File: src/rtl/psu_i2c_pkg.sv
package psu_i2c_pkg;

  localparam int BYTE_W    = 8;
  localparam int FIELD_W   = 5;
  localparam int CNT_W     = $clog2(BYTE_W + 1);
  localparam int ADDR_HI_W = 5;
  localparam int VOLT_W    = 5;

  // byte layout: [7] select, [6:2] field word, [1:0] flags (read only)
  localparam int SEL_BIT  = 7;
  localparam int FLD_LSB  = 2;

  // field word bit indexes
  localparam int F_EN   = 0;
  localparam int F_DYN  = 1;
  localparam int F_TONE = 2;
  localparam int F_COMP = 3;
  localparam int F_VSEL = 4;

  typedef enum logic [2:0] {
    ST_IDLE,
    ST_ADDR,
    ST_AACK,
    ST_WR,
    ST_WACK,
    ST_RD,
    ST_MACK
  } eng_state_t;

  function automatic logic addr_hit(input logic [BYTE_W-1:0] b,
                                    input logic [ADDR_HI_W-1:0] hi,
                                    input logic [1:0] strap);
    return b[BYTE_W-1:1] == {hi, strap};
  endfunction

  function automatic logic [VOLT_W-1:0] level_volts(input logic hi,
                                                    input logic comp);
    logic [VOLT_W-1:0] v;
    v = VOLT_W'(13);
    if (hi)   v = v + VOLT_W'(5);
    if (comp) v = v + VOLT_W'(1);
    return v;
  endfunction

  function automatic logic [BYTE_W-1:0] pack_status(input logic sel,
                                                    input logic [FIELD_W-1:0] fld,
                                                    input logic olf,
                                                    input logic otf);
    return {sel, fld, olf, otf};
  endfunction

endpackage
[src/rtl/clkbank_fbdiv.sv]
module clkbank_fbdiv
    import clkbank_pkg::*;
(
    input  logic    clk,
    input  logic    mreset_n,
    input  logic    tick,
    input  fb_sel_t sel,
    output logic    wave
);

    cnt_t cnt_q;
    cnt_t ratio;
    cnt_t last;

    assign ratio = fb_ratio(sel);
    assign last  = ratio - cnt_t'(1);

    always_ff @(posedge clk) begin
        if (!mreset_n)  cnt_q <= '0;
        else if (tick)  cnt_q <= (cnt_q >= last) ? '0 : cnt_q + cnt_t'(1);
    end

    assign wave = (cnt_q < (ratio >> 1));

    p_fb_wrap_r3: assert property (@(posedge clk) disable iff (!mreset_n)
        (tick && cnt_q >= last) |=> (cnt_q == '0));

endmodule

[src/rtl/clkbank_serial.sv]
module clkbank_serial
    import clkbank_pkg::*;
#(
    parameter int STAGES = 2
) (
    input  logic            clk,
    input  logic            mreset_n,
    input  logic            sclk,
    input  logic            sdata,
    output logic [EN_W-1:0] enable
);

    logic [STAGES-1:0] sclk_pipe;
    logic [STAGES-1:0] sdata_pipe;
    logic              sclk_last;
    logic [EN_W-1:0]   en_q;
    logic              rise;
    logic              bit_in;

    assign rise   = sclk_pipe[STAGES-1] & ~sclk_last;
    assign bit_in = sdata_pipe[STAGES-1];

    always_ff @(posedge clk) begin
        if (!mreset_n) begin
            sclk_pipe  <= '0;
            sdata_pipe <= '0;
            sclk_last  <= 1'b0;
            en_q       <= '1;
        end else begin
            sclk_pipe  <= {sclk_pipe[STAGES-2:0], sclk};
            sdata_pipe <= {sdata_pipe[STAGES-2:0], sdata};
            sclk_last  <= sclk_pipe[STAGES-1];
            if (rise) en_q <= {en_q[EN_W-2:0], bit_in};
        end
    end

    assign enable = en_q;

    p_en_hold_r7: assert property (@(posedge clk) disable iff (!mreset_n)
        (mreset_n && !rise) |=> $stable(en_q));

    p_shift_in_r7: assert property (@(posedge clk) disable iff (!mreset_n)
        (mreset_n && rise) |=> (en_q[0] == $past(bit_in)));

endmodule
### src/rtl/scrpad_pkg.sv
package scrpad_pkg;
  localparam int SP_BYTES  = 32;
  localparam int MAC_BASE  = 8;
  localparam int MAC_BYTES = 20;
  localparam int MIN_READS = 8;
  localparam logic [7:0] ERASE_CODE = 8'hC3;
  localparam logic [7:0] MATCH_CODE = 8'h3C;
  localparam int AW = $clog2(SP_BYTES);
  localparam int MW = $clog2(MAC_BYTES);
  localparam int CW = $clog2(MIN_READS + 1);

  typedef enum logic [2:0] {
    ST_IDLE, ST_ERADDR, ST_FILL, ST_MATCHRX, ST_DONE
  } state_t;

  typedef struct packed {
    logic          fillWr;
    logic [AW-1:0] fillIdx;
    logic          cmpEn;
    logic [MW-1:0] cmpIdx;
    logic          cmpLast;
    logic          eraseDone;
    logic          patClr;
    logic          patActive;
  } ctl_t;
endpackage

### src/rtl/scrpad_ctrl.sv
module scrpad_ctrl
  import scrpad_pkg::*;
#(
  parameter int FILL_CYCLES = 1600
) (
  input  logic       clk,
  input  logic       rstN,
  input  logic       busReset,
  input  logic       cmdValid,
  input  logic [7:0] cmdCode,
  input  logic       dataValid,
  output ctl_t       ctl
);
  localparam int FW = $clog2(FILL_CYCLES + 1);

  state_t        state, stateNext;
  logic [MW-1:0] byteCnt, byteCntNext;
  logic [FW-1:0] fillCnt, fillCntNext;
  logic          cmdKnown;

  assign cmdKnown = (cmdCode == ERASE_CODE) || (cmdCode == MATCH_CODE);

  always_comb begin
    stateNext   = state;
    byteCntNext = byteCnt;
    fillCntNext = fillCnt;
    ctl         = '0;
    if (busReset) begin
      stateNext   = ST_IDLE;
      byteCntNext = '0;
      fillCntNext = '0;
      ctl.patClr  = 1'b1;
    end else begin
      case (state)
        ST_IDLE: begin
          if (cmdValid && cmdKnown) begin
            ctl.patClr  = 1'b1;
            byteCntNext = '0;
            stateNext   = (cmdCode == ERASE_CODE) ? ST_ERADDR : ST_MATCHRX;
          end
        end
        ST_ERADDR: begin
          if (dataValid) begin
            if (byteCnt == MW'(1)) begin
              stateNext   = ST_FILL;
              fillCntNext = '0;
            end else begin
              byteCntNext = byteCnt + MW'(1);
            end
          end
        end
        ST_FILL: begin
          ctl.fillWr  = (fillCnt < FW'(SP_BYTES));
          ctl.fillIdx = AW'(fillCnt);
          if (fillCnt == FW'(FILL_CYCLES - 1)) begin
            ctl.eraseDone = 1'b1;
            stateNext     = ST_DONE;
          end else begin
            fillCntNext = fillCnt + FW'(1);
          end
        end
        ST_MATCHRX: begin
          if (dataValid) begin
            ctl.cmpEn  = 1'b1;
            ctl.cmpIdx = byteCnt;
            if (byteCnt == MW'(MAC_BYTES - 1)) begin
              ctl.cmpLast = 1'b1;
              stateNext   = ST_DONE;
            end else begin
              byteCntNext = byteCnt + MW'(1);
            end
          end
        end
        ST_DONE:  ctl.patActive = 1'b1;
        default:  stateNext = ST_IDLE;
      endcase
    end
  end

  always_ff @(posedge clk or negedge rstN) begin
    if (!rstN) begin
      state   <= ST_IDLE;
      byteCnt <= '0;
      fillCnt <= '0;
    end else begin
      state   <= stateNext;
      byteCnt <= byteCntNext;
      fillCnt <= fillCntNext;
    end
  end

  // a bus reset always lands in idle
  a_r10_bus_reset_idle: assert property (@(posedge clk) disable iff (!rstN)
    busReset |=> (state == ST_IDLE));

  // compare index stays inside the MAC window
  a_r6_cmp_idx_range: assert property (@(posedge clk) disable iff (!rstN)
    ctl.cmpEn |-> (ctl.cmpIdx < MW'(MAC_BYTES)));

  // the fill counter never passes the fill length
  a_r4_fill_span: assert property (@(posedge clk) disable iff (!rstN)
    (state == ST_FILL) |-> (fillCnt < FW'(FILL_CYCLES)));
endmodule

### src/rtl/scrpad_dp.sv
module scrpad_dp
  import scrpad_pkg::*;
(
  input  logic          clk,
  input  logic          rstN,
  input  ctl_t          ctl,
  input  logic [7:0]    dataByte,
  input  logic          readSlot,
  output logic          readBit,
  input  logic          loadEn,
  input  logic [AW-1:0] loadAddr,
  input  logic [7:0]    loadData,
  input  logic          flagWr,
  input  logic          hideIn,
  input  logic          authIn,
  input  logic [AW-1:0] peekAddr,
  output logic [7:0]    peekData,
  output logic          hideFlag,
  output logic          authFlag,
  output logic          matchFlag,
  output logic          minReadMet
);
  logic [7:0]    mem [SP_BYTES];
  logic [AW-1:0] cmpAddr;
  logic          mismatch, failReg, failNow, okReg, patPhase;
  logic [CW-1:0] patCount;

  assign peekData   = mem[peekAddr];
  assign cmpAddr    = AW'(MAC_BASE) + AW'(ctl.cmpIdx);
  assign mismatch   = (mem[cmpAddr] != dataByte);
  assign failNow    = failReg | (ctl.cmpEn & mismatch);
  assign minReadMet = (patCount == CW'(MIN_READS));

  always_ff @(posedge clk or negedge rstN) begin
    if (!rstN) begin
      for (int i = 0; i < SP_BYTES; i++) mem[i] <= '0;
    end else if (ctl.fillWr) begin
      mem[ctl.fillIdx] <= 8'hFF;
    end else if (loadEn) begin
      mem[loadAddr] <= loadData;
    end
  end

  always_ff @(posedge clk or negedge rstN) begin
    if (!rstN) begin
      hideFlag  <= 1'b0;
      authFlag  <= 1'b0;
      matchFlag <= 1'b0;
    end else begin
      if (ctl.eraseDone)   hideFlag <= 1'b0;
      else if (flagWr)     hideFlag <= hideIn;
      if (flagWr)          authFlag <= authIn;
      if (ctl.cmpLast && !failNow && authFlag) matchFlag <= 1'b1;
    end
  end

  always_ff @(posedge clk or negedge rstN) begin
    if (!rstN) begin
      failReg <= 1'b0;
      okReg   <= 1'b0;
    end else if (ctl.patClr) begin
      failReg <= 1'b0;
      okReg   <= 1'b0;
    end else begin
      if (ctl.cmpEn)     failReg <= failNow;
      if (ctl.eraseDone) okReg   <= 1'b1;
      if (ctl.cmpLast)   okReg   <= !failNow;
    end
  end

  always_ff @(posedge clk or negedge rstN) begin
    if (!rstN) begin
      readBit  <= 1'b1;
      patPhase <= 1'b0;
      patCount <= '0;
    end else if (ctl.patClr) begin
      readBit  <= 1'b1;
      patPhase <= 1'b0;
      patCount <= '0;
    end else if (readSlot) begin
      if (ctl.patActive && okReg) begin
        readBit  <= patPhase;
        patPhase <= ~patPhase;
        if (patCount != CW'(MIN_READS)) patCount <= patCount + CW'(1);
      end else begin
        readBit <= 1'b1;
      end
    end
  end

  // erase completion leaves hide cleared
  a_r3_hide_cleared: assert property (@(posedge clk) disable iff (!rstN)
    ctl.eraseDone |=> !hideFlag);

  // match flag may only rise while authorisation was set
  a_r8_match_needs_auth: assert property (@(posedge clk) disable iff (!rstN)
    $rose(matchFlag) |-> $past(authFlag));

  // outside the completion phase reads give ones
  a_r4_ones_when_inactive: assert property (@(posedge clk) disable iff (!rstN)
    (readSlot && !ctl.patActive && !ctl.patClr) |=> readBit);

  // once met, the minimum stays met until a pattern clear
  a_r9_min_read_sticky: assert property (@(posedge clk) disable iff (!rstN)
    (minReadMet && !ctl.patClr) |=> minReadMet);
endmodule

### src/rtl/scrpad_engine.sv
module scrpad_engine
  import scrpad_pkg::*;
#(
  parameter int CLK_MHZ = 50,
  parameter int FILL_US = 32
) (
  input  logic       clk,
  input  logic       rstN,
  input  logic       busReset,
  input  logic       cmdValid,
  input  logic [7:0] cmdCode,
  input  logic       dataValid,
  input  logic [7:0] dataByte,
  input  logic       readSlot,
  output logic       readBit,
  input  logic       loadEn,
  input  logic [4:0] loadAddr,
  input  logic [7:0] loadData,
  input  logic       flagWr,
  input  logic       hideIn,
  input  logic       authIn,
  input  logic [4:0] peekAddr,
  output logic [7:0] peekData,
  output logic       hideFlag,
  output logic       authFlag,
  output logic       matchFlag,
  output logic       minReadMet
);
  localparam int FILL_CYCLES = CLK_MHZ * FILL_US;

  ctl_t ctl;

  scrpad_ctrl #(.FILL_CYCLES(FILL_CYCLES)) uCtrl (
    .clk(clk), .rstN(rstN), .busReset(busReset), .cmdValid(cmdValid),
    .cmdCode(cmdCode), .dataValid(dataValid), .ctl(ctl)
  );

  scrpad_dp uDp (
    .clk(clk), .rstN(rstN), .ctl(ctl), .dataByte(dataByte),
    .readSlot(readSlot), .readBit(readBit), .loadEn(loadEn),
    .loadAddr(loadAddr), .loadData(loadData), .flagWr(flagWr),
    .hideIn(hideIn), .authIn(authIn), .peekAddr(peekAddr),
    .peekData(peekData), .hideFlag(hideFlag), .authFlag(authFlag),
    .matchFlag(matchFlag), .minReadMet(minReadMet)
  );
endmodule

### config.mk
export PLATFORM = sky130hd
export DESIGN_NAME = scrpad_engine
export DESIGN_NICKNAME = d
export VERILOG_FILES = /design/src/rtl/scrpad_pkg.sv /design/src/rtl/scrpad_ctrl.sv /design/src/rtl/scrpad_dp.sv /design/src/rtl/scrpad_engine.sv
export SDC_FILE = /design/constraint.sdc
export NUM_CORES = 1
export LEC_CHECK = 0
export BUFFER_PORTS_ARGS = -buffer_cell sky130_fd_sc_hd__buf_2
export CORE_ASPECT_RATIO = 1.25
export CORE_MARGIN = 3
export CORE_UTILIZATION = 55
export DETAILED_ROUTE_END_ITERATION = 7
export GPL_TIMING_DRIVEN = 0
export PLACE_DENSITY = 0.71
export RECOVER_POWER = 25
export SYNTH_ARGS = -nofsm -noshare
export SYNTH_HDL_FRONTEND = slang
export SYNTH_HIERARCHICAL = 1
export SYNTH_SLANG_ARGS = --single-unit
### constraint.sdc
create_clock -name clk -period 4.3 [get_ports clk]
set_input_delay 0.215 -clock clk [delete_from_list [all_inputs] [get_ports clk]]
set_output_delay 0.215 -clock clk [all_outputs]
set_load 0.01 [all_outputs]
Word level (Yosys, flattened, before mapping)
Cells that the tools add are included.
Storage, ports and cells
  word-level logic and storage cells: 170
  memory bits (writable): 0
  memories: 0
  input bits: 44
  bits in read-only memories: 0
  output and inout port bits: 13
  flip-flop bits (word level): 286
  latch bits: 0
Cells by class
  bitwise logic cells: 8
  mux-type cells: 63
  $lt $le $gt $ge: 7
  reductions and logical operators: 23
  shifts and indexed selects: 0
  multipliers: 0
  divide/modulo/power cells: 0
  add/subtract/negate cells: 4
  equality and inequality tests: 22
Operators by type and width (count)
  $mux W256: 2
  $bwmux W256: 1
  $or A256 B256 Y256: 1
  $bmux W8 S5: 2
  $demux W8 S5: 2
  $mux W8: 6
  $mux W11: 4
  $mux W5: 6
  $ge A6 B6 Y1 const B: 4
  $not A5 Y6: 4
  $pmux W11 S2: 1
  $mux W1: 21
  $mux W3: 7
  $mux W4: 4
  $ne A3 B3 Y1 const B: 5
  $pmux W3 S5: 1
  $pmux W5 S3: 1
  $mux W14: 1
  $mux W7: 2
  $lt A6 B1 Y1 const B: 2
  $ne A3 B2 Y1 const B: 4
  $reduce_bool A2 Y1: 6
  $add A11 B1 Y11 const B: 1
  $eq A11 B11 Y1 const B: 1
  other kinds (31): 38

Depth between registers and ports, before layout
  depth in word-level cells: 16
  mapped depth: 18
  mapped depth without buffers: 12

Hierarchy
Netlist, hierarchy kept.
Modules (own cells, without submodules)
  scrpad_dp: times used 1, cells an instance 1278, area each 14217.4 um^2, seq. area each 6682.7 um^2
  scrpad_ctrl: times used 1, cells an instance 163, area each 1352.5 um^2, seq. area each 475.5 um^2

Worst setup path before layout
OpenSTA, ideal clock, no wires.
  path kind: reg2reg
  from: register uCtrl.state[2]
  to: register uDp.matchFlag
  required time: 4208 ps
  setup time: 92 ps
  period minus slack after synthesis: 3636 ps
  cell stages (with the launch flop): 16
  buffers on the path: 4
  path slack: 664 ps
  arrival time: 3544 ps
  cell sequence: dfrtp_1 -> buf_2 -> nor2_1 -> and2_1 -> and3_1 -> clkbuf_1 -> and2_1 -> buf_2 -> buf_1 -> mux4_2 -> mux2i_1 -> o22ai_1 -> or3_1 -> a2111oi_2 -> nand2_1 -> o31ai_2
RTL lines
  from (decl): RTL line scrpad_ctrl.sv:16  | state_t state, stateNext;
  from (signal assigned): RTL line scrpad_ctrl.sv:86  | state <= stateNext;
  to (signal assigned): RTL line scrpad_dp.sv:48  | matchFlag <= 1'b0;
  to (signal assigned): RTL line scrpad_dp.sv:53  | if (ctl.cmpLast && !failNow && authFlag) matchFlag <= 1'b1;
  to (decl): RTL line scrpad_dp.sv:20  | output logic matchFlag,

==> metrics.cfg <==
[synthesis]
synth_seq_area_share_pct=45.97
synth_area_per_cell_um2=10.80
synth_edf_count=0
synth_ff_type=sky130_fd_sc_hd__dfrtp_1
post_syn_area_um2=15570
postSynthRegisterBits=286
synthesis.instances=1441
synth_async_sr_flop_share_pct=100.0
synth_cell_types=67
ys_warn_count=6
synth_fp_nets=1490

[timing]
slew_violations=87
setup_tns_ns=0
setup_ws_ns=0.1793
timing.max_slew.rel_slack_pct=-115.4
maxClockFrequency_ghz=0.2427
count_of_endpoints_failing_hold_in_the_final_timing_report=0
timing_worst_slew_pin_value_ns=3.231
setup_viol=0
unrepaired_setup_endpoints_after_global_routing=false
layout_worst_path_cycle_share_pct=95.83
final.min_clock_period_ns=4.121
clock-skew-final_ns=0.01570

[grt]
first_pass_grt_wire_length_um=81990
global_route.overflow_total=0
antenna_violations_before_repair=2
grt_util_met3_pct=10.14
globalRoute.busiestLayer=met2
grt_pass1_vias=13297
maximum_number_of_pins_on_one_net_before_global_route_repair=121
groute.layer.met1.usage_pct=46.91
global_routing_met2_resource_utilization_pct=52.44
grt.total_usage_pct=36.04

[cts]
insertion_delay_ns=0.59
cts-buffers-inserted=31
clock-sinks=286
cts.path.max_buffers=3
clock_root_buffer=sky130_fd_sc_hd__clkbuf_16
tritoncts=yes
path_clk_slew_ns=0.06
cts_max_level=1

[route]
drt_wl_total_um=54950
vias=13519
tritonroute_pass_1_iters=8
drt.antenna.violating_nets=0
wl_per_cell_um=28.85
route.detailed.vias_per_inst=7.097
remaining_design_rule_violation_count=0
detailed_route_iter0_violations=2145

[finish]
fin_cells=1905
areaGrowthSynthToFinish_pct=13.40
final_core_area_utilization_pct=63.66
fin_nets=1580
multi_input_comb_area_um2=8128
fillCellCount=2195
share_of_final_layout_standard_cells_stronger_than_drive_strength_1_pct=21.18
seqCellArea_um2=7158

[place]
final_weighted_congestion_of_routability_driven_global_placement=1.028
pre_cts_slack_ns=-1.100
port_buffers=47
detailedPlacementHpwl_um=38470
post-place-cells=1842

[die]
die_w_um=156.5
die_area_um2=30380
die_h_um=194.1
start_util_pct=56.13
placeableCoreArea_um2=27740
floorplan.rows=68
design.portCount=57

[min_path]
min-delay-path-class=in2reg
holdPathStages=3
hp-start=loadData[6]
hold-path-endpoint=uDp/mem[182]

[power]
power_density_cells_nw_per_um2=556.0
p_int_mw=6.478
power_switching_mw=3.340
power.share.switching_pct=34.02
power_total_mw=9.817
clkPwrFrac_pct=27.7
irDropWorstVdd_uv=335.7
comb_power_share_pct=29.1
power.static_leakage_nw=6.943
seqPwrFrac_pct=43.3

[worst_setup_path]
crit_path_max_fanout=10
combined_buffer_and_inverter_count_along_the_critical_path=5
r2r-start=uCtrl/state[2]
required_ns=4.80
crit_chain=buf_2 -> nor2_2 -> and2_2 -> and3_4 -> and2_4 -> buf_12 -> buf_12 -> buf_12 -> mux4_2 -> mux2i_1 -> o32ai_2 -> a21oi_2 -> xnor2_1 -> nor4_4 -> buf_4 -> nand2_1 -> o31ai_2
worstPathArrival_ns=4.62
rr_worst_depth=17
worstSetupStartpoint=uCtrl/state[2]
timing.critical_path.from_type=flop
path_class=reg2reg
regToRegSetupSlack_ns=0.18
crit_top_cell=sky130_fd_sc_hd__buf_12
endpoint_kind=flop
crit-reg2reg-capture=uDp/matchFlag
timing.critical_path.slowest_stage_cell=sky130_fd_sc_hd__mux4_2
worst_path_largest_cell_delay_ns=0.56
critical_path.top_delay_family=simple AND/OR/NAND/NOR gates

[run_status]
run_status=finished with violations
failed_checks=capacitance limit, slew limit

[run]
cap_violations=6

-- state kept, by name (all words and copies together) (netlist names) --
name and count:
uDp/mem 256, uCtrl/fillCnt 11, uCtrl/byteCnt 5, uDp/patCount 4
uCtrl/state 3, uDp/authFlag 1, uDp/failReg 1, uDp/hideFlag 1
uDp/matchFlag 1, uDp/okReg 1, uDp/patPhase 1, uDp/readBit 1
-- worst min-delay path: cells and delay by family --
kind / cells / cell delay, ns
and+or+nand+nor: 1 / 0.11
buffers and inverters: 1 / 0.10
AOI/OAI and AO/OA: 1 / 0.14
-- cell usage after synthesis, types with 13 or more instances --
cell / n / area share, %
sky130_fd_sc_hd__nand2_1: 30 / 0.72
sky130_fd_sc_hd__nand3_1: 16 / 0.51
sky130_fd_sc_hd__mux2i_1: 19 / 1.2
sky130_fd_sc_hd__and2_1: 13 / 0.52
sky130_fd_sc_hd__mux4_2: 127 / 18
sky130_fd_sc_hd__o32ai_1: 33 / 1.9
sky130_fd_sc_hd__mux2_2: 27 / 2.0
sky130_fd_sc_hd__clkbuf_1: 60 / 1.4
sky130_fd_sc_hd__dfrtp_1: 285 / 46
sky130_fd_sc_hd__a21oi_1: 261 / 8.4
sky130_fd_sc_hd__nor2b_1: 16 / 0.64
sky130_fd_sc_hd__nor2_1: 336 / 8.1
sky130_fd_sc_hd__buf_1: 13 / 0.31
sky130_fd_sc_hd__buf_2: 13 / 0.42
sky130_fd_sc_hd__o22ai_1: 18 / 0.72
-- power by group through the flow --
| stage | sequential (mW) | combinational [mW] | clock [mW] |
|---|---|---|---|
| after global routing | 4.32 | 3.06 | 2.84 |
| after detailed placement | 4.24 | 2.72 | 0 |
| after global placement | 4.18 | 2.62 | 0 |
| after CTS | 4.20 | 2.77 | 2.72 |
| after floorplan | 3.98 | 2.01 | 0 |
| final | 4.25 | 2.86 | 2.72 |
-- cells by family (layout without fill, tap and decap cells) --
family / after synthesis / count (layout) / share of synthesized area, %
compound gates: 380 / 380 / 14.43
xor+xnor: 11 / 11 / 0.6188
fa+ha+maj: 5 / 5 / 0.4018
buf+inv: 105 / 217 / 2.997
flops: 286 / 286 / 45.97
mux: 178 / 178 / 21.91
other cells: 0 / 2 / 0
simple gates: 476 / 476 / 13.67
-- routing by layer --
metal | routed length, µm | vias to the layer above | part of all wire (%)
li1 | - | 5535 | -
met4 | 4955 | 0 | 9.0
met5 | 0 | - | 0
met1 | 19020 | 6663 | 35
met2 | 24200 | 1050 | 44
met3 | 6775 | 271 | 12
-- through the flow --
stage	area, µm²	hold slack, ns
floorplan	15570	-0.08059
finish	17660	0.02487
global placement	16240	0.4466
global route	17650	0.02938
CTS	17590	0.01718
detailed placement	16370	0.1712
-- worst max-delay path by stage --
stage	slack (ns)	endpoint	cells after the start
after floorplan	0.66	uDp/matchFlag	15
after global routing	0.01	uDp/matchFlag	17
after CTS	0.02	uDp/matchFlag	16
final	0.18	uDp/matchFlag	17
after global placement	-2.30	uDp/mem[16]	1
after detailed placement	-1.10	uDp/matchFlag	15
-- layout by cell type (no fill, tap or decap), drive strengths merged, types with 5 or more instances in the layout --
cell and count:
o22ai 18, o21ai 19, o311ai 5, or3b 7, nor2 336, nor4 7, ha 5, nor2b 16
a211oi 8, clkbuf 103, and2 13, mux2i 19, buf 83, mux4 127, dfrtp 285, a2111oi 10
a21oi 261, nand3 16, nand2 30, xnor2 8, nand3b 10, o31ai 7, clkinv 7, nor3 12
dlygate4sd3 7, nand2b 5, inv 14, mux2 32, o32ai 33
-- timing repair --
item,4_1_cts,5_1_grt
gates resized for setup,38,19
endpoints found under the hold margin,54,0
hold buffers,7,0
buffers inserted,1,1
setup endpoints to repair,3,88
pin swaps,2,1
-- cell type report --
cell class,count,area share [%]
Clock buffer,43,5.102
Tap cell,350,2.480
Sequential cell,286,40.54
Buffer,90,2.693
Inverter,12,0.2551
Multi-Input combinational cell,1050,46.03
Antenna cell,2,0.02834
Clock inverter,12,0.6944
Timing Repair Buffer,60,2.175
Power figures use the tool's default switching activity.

WORK TASK
Report how many lines of the data above include "completion", giving the number and no other words.

ANSWER BOX
2